В последнее время Кэтрин все больше грустила и томилась, удовольствие ей доставляла только забота о детях. Мать думала, что она опять на сносях, однако Джейн подозревала, что Кэтрин узнала о Джоан Бейкер и других девицах, с которыми делил постель Эдвард.


В ту ночь, лежа на кровати под пологом и слушая ровное дыхание Марджери, Джейн вспоминала проведенное в Эймсбери время и размышляла, не оправдает ли ее надежд другой известный в Уилтшире монастырь — аббатство Лакок. Однако правда состояла в том, что теперь она уже не была уверена, подходит ли ей вообще религиозная жизнь, и подозревала, что эти сомнения никогда не развеются.

— Если ты не можешь решиться... — начала мать и оставила фразу не завершенной. — Я всегда говорила: как только появится привлекательный молодой человек, ты сразу поймешь, чего хочешь в жизни.

Но в том-то и состояла проблема. Никакой молодой человек не появлялся. И причиной этого была не скудость приданого; отец мог позволить себе щедрость. Джейн опасалась, что никто не просит ее руки, потому что она такая невзрачная. Даже предварительных разговоров с намеками на возможность сватовства не было. И неудавшаяся монахиня начала готовиться к тому, что останется старой девой, проведет всю жизнь как преданная дочь в родительском доме, заботясь о стареющих отце и матери. Большую часть времени такая перспектива ее не сильно расстраивала, она любила их обоих и была привязана к Вулфхоллу. Джейн казалось, что браки случаются только между другими людьми и к тому же не всегда складываются удачно. Посмотреть хотя бы на Эдварда с Кэтрин. Но иногда девушка страшилась будущего без детей и любви, той особенной любви, которая возникает между мужчиной и женщиной. И то и другое мать всегда называла величайшим Божьим благословением.

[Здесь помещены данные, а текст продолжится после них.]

[src/verilog/bf_pkg.sv]
package bf_pkg;

    // Array and sample sizes
    localparam int NUM_CHANNELS = 8;
    localparam int CH_WIDTH     = 3;
    localparam int DATA_WIDTH   = 16;
    localparam int SUM_WIDTH    = DATA_WIDTH + $clog2(NUM_CHANNELS);

    // Capture depth, one sample set per clock
    localparam int MAX_DELAY   = 64;
    localparam int DELAY_WIDTH = 6;

    // Focal geometry in path units
    localparam int POS_WIDTH   = 16;
    localparam int PATH_WIDTH  = POS_WIDTH + 1;
    localparam int DELAY_SHIFT = 2;
    localparam int ELEM_PITCH  = 16;

    // Register map
    localparam int CFG_ADDR_WIDTH = 4;
    localparam int MASK_ADDR      = 8;

    // Sequencer states
    localparam int STATE_WIDTH = 2;
    localparam logic [STATE_WIDTH-1:0] ST_IDLE    = 2'd0;
    localparam logic [STATE_WIDTH-1:0] ST_CAPTURE = 2'd1;
    localparam logic [STATE_WIDTH-1:0] ST_SUM     = 2'd2;
    localparam logic [STATE_WIDTH-1:0] ST_FINISH  = 2'd3;

    // Counter value on the last finish cycle, lets the read pipe and adder drain
    localparam int FINISH_LAST = 1;

    typedef struct packed {
        logic [POS_WIDTH-1:0] x_f;
        logic [POS_WIDTH-1:0] z_f;
    } focus_t;

    typedef struct packed {
        logic                      we;
        logic [CFG_ADDR_WIDTH-1:0] addr;
        logic [POS_WIDTH-1:0]      wdata;
    } cfg_wr_t;

endpackage

[src/verilog/bf_serial_adder.sv]
`timescale 1ns/1ns

module bf_serial_adder
    import bf_pkg::*;
(
    input  logic                        clk,
    input  logic                        reset,
    input  logic                        sum_first,
    input  logic                        sum_en,
    input  logic signed [DATA_WIDTH-1:0] sample,
    input  logic                        valid_in,
    output logic signed [SUM_WIDTH-1:0] sum_out
);

    logic signed [SUM_WIDTH-1:0] sample_ext;
    logic signed [SUM_WIDTH-1:0] acc;
    logic signed [SUM_WIDTH-1:0] result_q;

    assign sample_ext = SUM_WIDTH'(sample);

    always_ff @(posedge clk) begin
        if (sum_first) begin
            // Masked first channel starts from zero
            acc <= sum_en ? sample_ext : '0;
        end else if (sum_en) begin
            acc <= acc + sample_ext;
        end
    end

    // Keep the last result once the pulse is over
    always_ff @(posedge clk) begin
        if (reset) begin
            result_q <= '0;
        end else if (valid_in) begin
            result_q <= acc;
        end
    end

    // New result shows up together with the valid pulse
    assign sum_out = valid_in ? acc : result_q;

endmodule

[config.mk]
export PLATFORM = sky130hd
export DESIGN_NAME = bf_serial_adder
export DESIGN_NICKNAME = d
export VERILOG_FILES = /design/src/verilog/bf_pkg.sv /design/src/verilog/bf_serial_adder.sv
export SDC_FILE = /design/constraint.sdc
export NUM_CORES = 1
export LEC_CHECK = 0
export BUFFER_PORTS_ARGS = -buffer_cell sky130_fd_sc_hd__buf_2
export CAP_MARGIN = 30
export CORE_MARGIN = 2
export CORE_UTILIZATION = 50
export CTS_BUF_LIST = sky130_fd_sc_hd__clkbuf_2 sky130_fd_sc_hd__clkbuf_4 sky130_fd_sc_hd__clkbuf_8
export DETAILED_ROUTE_END_ITERATION = 12
export PLACE_DENSITY = 0.77
export RECOVER_POWER = 100
export SLEW_MARGIN = 10
export SYNTH_ARGS = -nofsm -noshare
export SYNTH_HDL_FRONTEND = slang
export SYNTH_SLANG_ARGS = --single-unit
[constraint.sdc]
create_clock -name clk -period 3.4 [get_ports clk]
set_input_delay 0.17 -clock clk [delete_from_list [all_inputs] [get_ports clk]]
set_output_delay 0.17 -clock clk [all_outputs]
set_load 0.1 [all_outputs]
Word-level counts from Yosys, hierarchy flattened

Cells that the tools add are included.
W data, S select, Z words.

Register bits after elaboration: 38
Output and inout bits: 19
Logic and storage cells: 8

Add/sub/neg operators: 1
Muxes and demuxes: 4
Reductions and logical operators: 1

Operator list:

| kind               | number |
|---|---|
| $mux W19           | 4 |
| $add A19 B16 Y19   | 1 |
| $reduce_bool A2 Y1 | 1 |

Longest topological paths before layout

Gate-level depths: netlist (run 1).

Word-level depth: 3
Mapped depth: 10
Gate-level depth less buffers: 10

Worst setup path after synthesis (run 1)

Ideal clock, no wire load.

Kind: flip-flop to flip-flop
Start: register acc[0]
End: register acc[18], data pin
Library setup time: 0.266 ns
Arrival: 2.067 ns
Data required time: 3.134 ns
Path slack: 1.068 ns
Stages on the path, launching flop included: 11
Buffers on the path: 0
Period minus slack after synthesis: 2.332 ns
Cells stage by stage: edfxtp_1 -> ha_1 -> inv_1 -> fa_1 -> nor2b_1 -> o211ai_1 -> a211oi_2 -> o21ai_1 -> and3_4 -> o21ai_1 -> or3b_1

Longest elaborated chain between the ends: 3

RTL lines:

| item                   | RTL line              | text |
|---|---|---|
| start, declared        | bf_serial_adder.sv:16 | `logic signed [SUM_WIDTH-1:0] acc;` |
| start signal, assigned | bf_serial_adder.sv:24 | `acc <= sum_en ? sample_ext : '0;` |
| start signal, assigned | bf_serial_adder.sv:26 | `acc <= acc + sample_ext;` |
| $add A19 B16 Y19       | bf_serial_adder.sv:26 |  |
| $mux W19               | bf_serial_adder.sv:25 | `end else if (sum_en) begin` |
| $mux W19               | bf_serial_adder.sv:22 | `if (sum_first) begin` |

Every way passes these cells. The select of a mux whose other input is x is not followed.
A chain may end at the register's enable or synchronous reset.

Worst setup path in the final report (run 1)

Ends and elaborated chain as after synthesis.

==> summary.txt, run 1 <==
Power and ir drop
  • Seq pwr share: 30.9%
  • Peak VDD IR: 0.343 mV
  • Logic pwr share: 53.3%
  • Sw Share: 46.3%
  • Lkg Pwr: 1.17 nW
  • Clk pwr share: 15.8%
  • Cell Pwr Density: 736 nW/µm²
  • Switching Power: 0.000953 W
  • Internal: 0.00110 W

Logic synthesis
  • Cell Area, Synth: 2500 µm²
  • Register area share after synthesis: 38.1%
  • Largest cells by area after synthesis: edfxtp_1, dfxtp_1, ha_1, mux2_2, nor2b_1
  • Netlist cell types: 49
  • Post-synth EDFFs: 19
  • Commonest cells post-synth: nor2b_1, o21ai_0, dfxtp_1, edfxtp_1, mux2_2
  • Top cell type's share of synthesized area: 22.9%
  • Predominant post-synthesis flop cell: edfxtp_1
  • Dominant cell type by area after synthesis: edfxtp_1
  • Synth Area per Inst: 9.67 µm²
  • Ys async rst share: 0%
  • #FFs+latches synth: 38
  • Top-count cell post-synth: nor2b_1
  • Syn Nets: 298
  • Post-Syn Instances: 258
  • Yosys warnings: 0

Floorplanning
  • Die Span X: 74.7 µm
  • IO Pins: 40
  • Die H: 74.7 µm
  • CORE AREA: 4750 µm²
  • Die area: 5570 µm²
  • Initial core utilization: 52.5%
  • Placement row count: 25

Setup path
  • Worst-path cell chain: ha_1, inv_1, fa_1, nor2b_1, o211ai_1, a211oi_1, o21ai_0, a21oi_1, nor4_1, or3b_1
  • Critical path's slowest cell: fa_1
  • Critical path class: register to register
  • Maximum fanout along the worst path: 2
  • WP data arrival: 2.77 ns
  • Worst EP required: 3.44 ns
  • CP Launch Type: register
  • Worst setup EP type: register
  • Worst path max stage delay: 0.40 ns

GRT
  • Number of global-route vias before repair: 1,913
  • Global route overflow: 0
  • Initial antenna violation count: 0
  • Largest net degree at the start of global routing: 26
  • First-pass GRT wire length: 8910 µm
  • Total global-route track usage: 21.4%

Detailed routing
  • Drt wl/cell: 14.9 µm
  • Antenna-violating nets left: 0
  • Drc violations: 0
  • Vias post-DR: 2,034
  • Via/cell ratio: 5.60
  • Initial DRT Pass Iterations: 4
  • Initial DRC Count: 91
  • WL final: 5410 µm

Clocking
  • CTS root buffer: clkbuf_8
  • Post-CTS setup buffer count: 0
  • Clock Latency Late Sink: 0.29 ns
  • CTS clock-pin slew for the worst setup and hold paths: 0.07 ns
  • Clock Path Buffers: 2
  • Hold-fix buffer count after cts: 0
  • Total CTS buffers: 5
  • # resized after CTS: 0
  • CTS tree: built
  • H-tree depth: 2
  • Clock sinks: 38

Finish
  • Area growth from synthesis to final layout: 12.0%
  • Fin cells: 363
  • Antenna cell count: 0
  • Layout cells sized above 1: 16.9%
  • Nets: 335
  • Final core occ: 58.8%
  • FILL cells: 468
  • Finished Cell Area: 2800 µm²

STA
  • Measured slew at the worst slew-check pin: 1.50 ns
  • Max-slew violations: 20
  • Setup TNS: 0 ns
  • Setup Viol. Count Final: 0
  • Clock period minus worst slack: 2.73 ns
  • Setup WS post-layout: 0.668 ns
  • RSZ-0062 raised after global routing: false
  • Final Cycle Share: 80.3%
  • Worst relative slew slack: -0.253%
  • Clock Skew: 0.00489 ns
  • Final hold vios: 0
  • Max Clk Rate: 366 MHz

Placed design
  • DP HPWL: 3960 µm
  • Placed cell area: 2730 µm²
  • Placed cells: 355
  • Pre-CTS setup slack: 0.854 ns
  • Buffers on Ports: 39
  • Final GP Congestion: 0.896

Worst hold path
  • HP Class: input port to register

Status
  • Status: finished, violations left
  • Failing checks: max-capacitance violations, max-slew violations

Flow run
  • Max Cap Violations: 1
final timing paths:
path / cells past startpoint / slack, ns / end / start
worst min register to register: 2 / 0.58 / result_q[3] / result_q[3]
worst min-delay path: 3 / 0.17 / acc[3] / sample[3]
worst max-delay path: 10 / 0.67 / acc[18] / acc[0]
worst max register to register: 10 / 0.67 / acc[18] / acc[0]
kinds of logic (layout without fill, tap and decap cells):
family	after synthesis	after routing	share of synthesized area, %
flip-flops	38	38	38.1
multiplexers	19	19	8.57
AND/OR/NAND/NOR	81	81	18.4
AO/OA/AOI/OAI	70	70	17.6
adder cells (fa/ha/maj)	19	19	9.82
XOR/XNOR	12	12	4.21
buffers and inverters	19	57	3.21
cell usage in the layout (no fill, tap or decap), types with 2 or more instances in the layout:
cell       instances
o21a_1             2
buf_2             18
and3_1             2
a32o_1             2
ha_1              18
nand2_1           18
nor2_1             3
o211ai_1           3
or3_1              3
nor2b_1           21
edfxtp_1          19
inv_1             10
and2_1             2
nand3_1            8
a211oi_1           2
a21o_1             7
mux2_1             2
dfxtp_1           19
nor3_1             6
nand4_1            2
a21oi_1           16
mux2_2            17
o21ai_0           23
nand2b_1           3
o21ai_1            3
o2111ai_1          2
xnor2_1            5
or3b_1             2
o221ai_1           2
clkbuf_8           6
xor2_1             7
clkbuf_1          21
o31ai_1            2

Вдруг Джейн поняла, что плачет. Стараясь заглушить всхлипы, она уткнулась носом в подушку. Но Марджери все равно проснулась.

— Что случилось? — пробормотала она.

Джейн шмыгнула носом:

— Скажи мне честно, я некрасивая?

Марджери протянула ладонь и погладила сестру по руке:

— Конечно нет, дорогая Джейн. Я считаю, ты очень милая. И такая светлая.

— То есть слишком бледная.

— Некоторые девушки могли бы позавидовать тебе. У тебя цвет лица совсем-совсем алебастровый и глаза голубые. Ты похожа на святую. — Марджери старалась, как могла.

— Тогда почему ни один мужчина не ухаживает за мной?

— Мы живем здесь слишком уединенно и тихо, — вздохнула сестра. — Редко кого-то видим. А когда нас куда-нибудь приглашают, все люди там взрослые и скучные. Говорят только о земле и налогах, да еще о том, как они ненавидят кардинала Уолси.

Джейн села на постели и уставилась на затухающие в жаровне угли:

— Думаешь, отец не слишком старается найти нам мужей?